ISIS has been making rapid gains in Syria in recent weeks, mostly by seizing territory from rival rebel groups using weaponry brought in from Iraq, where last month it managed to take large areas from government forces.
Activists say the Syrian air force has in recent weeks stepped up attacks on positions held by ISIS.
The group launched an attack against the Shaar gas field east of Homs Thursday morning, killing at least 23 of the men guarding it in a "wide assault" from several directions, the Britain-based Syrian Observatory for Human Rights said.

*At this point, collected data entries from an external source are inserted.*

==> flow/config.mk <==
export PLATFORM = sky130hd
export DESIGN_NAME = Lab4
export DESIGN_NICKNAME = Lab4
export VERILOG_FILES = /design/flow/design.v
export SDC_FILE = /design/flow/constraint.sdc
export NUM_CORES = 4
export LEC_CHECK = 1
export CORE_UTILIZATION = 30
==> flow/constraint.sdc <==
current_design Lab4

set clk_period 8.2
set clk_io_pct 0.2

create_clock -name clk0 -period $clk_period [get_ports {clk}]

set non_clock_inputs [all_inputs -no_clocks]
set_input_delay [expr $clk_period * $clk_io_pct] -clock clk0 $non_clock_inputs
set_output_delay [expr $clk_period * $clk_io_pct] -clock clk0 [all_outputs]
==> flow/design.v <==
module Lab4(clk,temp,select,disp_drive,temp0,temp1,temp2,temp3,avg);
	input clk;
	input [9:0] temp;
	input [3:0] select;
	output [20:0] disp_drive;
	output [9:0] avg,temp0,temp1,temp2,temp3;
	reg [9:0] temp0,temp1,temp2,temp3; 
	reg [11:0] sum1;
	reg [9:0] avg;
	wire[9:0] avg1;
	assign avg1=avg;
	bcd_decode_display b1(clk,avg,disp_drive);
	always @(posedge clk)
		begin
			case (select)
				4'b1110 : temp0 = temp;  
				4'b1101 : temp1 = temp;
				4'b1011 : temp2 = temp;
				4'b0111 : temp3 = temp;
				default :;
				endcase
			sum1=temp0+temp1+temp2+temp3;
			avg=sum1/4;
	end
endmodule
module bcd_decode_display(clk,number,disp_drive);
	input clk;
	input [9:0] number;
	output [20:0] disp_drive; 
	reg [3:0] numb_bcd0,numb_bcd1,numb_bcd2;
	wire [3:0] n1,n2,n3;
	assign n1 = numb_bcd0;
	assign n2 = numb_bcd1;
	assign n3 = numb_bcd2;
	display_drv units(clk,n1,disp_drive[6:0]);  
	display_drv tenths(clk,n2,disp_drive[13:7]);
	display_drv hundredths(clk,n2,disp_drive[20:14]);
	always @(posedge clk)
		begin
		numb_bcd2 = number/100;
		numb_bcd1 = (number%100)/10;
		numb_bcd0 = (number%100)%10;
	end
endmodule
module display_drv(clk,number,display);
	input clk;
	input [3:0] number;
	output [6:0] display;
	reg [6:0] d;
	assign display = d;  
	always @(posedge clk )
		begin
		if (number < 10)
			begin
				case (number)
				4'd0 : d <= 7'b1000000;  
				4'd1 : d <= 7'b1111001;
				4'd2 : d <= 7'b0100100;
				4'd3 : d <= 7'b0110000;
				4'd4 : d <= 7'b0011001;
				4'd5 : d <= 7'b0010010;
				4'd6 : d <= 7'b0000010;
				4'd7 : d <= 7'b1111000;
				4'd8 : d <= 7'b0000000;
				4'd9 : d <= 7'b0011000;
				default : d <= 7'b1111111;  
				endcase
			end
		else d <= 7'b0001110;  
	end
endmodule
==> flow/run.sh <==
#!/bin/bash
# OpenROAD 26Q1-2900-gdf79404cd8, Yosys 0.63+post, stock flow scripts
make -C /OpenROAD-flow-scripts/flow DESIGN_CONFIG=/design/flow/config.mk WORK_HOME=/design/flow/orfs finish
==> flow_summary_export.csv <==
group,metric,value,unit
logic_synthesis,syn-cell-area,5610,um^2
detailed_routing,top_layer_used,"met4",
clocking,htreeDepth,3,
final_timing,hold_viol_final,0,
final_timing,drv_slew,0,
floorplanning,rows,49,
placement,dp_hpwl,10.3,mm
final_timing,worst_hold_slack,0.471,ns
clocking,clockBufferDepth,2,
placement,io_buffers,85,
min_path,hold_class,"flop to flop",
global_routing,overflow,0,
detailed_routing,wl,13.1,mm
logic_synthesis,synthArstFlopShare,0,
floorplanning,die_w,139,um
finish,finalCoreUtilization,0.383,
detailed_routing,wl_per_cell,14.2,um
placement,place_congestion,0.909,
global_routing,grt_max_degree,17,
logic_synthesis,synthCells,621,
logic_synthesis,edf_count,0,
logic_synthesis,ys_warn_count,3,
global_routing,groute.usage.overall,0.140,
detailed_routing,routed_via_density,5.31,
critical_path,rr_startpoint,"avg[5]",
flow_run,max_cap_violations,0,
final_timing,maxSlewHeadroom,0.515,
critical_path,reg2reg_depth,25,
final_timing,tns,0,ns
logic_synthesis,yosys-stat-area,5610,um^2
critical_path,required,8.41,ns
run_status,outcome,"finished clean",
clocking,postCtsResizedCells,0,
clocking,cts_tree,"yes",
placement,placed_area,6610,um^2
floorplanning,ioPinCount,86,
floorplanning,fp_util,0.309,
critical_path,rrSetupSlack,0.73,ns
detailed_routing,first_pass_iters,26,
finish,final_cell_area,6940,um^2
global_routing,grt_pass1_wl,22.3,mm
global_routing,grt_pass1_vias,4633,
clocking,hold_buffers,0,
floorplanning,dieHeight,139,um
flow_run,warnings,33,
clocking,cts_made_buffers,9,
logic_synthesis,ys.flop_type,"dfxtp_1",
finish,drive_above_1_share,0.130,
critical_path,critPathCaptureType,"flop",
clocking,clk_pin_slew,0.06,ns
detailed_routing,final_antenna_net_count,0,
min_path,whs_endpoint,"b1.numb_bcd0[0]",
final_timing,setup_violations,0,
critical_path,start_kind,"flop",
clocking,cts-root-buf,"clkbuf_16",
critical_path,r2r_end,"b1.numb_bcd0[2]",
detailed_routing,diodes,0,
logic_synthesis,ys_cells,621,
detailed_routing,drc,0,
detailed_routing,met2WireLength,6.00,mm
min_path,hold_path_depth,0,
logic_synthesis,avgSynthCellArea,9.03,um^2
detailed_routing,first_iter_violations,367,
critical_path,worstSetupPathType,"flop to flop",
floorplanning,core_area,18100,um^2
final_timing,finalClockSkew,0.00774,ns
final_timing,period_minus_slack,7.47,ns
final_timing,fin_crit_sh,0.911,
detailed_routing,met3_length,570,um
detailed_routing,wl_met1,6.43,mm
finish,area_growth,23.8,%
clocking,cts.sinks,72,
detailed_routing,via_count,4899,
clocking,insertion_delay,0.33,ns
critical_path,cp.arrival,7.69,ns
logic_synthesis,ys_seq_frac,0.257,
logic_synthesis,yosysUniqueCellTypes,99,
clocking,post_cts_buffers,0,
floorplanning,chipArea,19200,um^2
logic_synthesis,ys.flops,72,
final_timing,max_freq,134,MHz
final_timing,rsz0062_at_grt,"no",
min_path,worst_hold_startpoint,"avg[0]",
final_timing,worst_pin_slew,0.723,ns
critical_path,critical_path.max_fanout,13,
global_routing,antenna_found_initial,0,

The Observatory, which monitors violence in Syria through a network of sources in the country, quoted "trusted sources" as saying 340 other guards, government forces and militia members loyal to Assad had been taken prisoner, wounded or killed.
"Since the beginning of the year there have been clashes between ISIS and the regime in some areas, but these are the largest," the Observatory's director Rami Abdul-Rahman said.
Previous large clashes between government forces and ISIS had usually involved other rebel groups, he said. The two sides have also skirmished continuously in other areas but casualties had been relatively light, Abdul-Rahman said.
It was not immediately possible to verify the report. Syrian state media made no mention of the attack.
About 30 had managed to escape to the nearby Hajjar field, the Observatory report added.
ISIS has previously taken control of oil fields in Iraq as well as in Syria's eastern Deir al-Zor province. The group was once the Iraqi affiliate of Al-Qaeda, but Al-Qaeda disowned it in February after tensions mounted over its expansion into Syria.
ISIS has declared a "caliphate" in the areas where it operates in Iraq and Syria, which include the Syrian city of Raqqa as well as Iraq's Mosul.
The Observatory says more than 170,000 people have been killed in Syria's conflict, which started as a peaceful protest movement in 2011 but descended into a multifaceted civil war after a government crackdown.